Task objective:
Which lines below hold the word "placement"? Report each one.

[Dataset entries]
○ ○ ○
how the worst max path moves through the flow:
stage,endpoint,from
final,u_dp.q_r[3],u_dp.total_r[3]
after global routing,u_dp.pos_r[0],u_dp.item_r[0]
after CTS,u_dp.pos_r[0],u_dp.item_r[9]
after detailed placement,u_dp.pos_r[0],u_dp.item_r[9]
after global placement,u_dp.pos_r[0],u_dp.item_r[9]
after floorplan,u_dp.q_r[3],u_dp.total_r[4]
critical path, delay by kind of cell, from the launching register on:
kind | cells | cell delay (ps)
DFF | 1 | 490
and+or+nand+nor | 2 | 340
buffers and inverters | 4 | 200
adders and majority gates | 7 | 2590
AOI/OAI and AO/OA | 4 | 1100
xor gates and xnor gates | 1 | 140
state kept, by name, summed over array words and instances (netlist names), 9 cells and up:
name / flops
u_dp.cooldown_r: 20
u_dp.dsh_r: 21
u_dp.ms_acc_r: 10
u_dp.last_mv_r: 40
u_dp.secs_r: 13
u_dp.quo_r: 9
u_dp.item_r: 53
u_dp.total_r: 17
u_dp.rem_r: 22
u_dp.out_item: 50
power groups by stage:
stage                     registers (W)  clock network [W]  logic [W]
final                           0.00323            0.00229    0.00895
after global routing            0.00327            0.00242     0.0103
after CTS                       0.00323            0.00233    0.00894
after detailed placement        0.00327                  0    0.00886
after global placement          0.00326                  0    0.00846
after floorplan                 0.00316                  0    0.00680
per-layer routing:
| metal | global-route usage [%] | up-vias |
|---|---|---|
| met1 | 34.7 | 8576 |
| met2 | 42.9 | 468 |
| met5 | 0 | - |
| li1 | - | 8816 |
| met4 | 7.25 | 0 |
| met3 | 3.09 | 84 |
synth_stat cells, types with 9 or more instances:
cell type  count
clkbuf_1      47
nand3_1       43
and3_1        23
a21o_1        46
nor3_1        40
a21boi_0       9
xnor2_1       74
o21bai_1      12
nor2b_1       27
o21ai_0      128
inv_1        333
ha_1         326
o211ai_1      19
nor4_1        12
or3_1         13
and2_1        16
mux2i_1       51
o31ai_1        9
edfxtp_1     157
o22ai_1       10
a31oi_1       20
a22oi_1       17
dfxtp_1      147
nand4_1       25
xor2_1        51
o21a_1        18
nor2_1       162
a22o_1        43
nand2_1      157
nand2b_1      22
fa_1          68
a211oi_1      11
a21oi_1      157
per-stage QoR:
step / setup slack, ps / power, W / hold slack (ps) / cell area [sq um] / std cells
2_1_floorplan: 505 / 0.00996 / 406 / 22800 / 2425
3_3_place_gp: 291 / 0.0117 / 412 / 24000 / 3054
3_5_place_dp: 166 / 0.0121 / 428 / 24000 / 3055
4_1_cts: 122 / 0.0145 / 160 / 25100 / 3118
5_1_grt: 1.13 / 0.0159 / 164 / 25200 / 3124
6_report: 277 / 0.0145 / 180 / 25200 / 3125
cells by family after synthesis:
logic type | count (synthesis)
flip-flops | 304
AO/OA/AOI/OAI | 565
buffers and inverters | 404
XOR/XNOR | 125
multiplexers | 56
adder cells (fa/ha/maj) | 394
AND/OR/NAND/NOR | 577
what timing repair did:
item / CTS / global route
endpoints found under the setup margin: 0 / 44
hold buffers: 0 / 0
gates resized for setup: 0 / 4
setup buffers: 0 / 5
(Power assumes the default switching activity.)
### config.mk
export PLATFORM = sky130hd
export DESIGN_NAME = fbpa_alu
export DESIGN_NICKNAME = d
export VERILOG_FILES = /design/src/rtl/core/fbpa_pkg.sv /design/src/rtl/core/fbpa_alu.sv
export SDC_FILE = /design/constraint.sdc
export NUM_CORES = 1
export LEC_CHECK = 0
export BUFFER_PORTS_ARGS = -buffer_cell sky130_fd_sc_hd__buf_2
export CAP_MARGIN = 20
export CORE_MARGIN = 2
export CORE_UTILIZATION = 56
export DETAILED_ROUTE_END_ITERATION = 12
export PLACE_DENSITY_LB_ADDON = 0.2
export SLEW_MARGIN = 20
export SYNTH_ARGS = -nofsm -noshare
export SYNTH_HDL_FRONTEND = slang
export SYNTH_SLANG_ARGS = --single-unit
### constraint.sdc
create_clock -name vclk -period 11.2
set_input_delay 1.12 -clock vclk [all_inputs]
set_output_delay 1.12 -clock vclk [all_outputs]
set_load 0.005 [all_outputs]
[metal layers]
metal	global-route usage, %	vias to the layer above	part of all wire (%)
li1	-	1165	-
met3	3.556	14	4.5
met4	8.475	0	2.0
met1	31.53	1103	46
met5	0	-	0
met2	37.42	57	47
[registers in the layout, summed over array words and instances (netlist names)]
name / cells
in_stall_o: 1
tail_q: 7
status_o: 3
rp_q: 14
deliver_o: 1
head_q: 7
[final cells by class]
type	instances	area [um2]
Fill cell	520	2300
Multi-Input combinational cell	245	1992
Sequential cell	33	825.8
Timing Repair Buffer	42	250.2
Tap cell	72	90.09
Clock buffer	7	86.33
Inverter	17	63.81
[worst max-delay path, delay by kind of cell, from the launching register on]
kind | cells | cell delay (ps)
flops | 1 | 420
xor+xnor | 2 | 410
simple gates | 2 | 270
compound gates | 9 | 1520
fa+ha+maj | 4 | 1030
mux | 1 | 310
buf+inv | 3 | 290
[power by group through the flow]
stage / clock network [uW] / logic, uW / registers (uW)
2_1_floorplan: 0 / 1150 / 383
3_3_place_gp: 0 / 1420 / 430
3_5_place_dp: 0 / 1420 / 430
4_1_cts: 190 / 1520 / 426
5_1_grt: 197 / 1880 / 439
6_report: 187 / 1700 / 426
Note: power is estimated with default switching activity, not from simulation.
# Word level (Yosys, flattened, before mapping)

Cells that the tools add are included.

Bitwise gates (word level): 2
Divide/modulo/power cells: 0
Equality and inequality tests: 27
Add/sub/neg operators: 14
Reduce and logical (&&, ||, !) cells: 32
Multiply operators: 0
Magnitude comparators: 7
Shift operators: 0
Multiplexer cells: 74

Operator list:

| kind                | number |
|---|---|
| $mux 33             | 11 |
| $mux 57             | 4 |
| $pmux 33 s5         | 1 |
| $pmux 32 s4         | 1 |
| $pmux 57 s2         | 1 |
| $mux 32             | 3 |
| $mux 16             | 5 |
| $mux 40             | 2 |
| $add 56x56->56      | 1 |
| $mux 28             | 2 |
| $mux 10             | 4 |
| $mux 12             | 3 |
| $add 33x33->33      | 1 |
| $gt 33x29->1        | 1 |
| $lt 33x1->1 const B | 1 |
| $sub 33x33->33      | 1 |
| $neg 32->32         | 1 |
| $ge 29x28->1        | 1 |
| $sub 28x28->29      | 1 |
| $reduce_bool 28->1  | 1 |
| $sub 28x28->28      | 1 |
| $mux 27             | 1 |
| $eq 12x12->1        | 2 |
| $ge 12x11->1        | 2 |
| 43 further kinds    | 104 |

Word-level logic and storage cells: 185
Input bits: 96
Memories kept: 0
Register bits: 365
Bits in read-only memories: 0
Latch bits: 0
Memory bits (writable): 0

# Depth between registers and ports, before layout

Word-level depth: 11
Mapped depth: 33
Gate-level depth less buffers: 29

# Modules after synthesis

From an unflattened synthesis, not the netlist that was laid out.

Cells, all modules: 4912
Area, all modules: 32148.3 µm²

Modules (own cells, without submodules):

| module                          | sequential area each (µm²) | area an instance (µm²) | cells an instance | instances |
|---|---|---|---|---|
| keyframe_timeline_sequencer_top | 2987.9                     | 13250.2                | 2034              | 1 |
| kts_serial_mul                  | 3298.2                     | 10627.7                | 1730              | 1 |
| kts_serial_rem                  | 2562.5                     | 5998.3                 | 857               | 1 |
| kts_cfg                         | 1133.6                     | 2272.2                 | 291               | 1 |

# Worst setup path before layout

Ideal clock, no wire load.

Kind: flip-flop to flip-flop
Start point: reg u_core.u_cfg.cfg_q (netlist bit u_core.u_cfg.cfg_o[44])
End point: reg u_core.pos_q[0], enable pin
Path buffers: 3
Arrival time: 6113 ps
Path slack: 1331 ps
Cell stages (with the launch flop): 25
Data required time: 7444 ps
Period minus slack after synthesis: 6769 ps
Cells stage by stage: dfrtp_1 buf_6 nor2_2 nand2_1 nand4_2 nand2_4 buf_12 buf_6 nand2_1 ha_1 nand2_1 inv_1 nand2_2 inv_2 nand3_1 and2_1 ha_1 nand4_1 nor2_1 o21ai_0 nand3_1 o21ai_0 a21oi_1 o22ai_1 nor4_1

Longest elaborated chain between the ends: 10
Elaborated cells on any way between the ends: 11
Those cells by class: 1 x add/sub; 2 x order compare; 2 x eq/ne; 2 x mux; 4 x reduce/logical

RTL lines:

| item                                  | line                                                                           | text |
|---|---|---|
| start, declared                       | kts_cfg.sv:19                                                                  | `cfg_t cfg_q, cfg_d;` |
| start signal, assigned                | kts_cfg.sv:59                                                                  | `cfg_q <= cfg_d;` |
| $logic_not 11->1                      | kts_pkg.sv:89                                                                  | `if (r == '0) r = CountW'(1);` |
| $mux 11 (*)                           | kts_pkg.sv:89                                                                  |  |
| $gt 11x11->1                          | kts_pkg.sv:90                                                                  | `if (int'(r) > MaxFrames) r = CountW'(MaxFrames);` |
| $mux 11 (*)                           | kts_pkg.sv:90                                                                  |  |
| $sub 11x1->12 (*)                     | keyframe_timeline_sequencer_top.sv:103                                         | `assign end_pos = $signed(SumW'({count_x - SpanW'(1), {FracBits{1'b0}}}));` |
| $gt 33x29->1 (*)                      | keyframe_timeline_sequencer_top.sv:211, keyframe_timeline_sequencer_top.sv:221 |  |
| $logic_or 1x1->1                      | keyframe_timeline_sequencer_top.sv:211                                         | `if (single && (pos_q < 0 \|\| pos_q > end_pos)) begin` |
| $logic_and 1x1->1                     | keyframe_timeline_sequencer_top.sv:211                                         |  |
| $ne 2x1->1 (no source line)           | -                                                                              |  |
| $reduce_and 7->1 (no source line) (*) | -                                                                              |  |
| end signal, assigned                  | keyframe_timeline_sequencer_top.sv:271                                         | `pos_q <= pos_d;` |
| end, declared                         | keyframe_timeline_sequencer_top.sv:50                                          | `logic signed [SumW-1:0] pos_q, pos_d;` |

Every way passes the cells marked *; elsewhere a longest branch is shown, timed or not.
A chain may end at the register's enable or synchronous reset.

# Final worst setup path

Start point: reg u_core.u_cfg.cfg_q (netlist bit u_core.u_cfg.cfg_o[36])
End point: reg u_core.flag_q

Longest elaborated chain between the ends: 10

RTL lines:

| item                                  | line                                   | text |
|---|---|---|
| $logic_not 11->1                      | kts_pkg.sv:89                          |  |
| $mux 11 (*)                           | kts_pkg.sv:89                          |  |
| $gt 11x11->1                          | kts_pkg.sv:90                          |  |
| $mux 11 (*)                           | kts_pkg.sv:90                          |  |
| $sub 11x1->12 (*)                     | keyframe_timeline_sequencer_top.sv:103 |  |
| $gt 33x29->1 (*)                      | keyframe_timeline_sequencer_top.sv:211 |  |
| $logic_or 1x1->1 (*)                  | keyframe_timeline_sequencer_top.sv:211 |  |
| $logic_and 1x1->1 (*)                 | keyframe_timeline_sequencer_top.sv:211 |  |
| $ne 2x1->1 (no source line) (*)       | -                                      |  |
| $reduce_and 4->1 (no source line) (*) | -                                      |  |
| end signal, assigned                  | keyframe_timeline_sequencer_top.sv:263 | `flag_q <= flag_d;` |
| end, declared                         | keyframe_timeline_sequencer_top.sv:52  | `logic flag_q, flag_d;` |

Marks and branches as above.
○ ○ ○
Finished task:
after detailed placement,u_dp.pos_r[0],u_dp.item_r[9]
after global placement,u_dp.pos_r[0],u_dp.item_r[9]
after detailed placement        0.00327                  0    0.00886
after global placement          0.00326                  0    0.00846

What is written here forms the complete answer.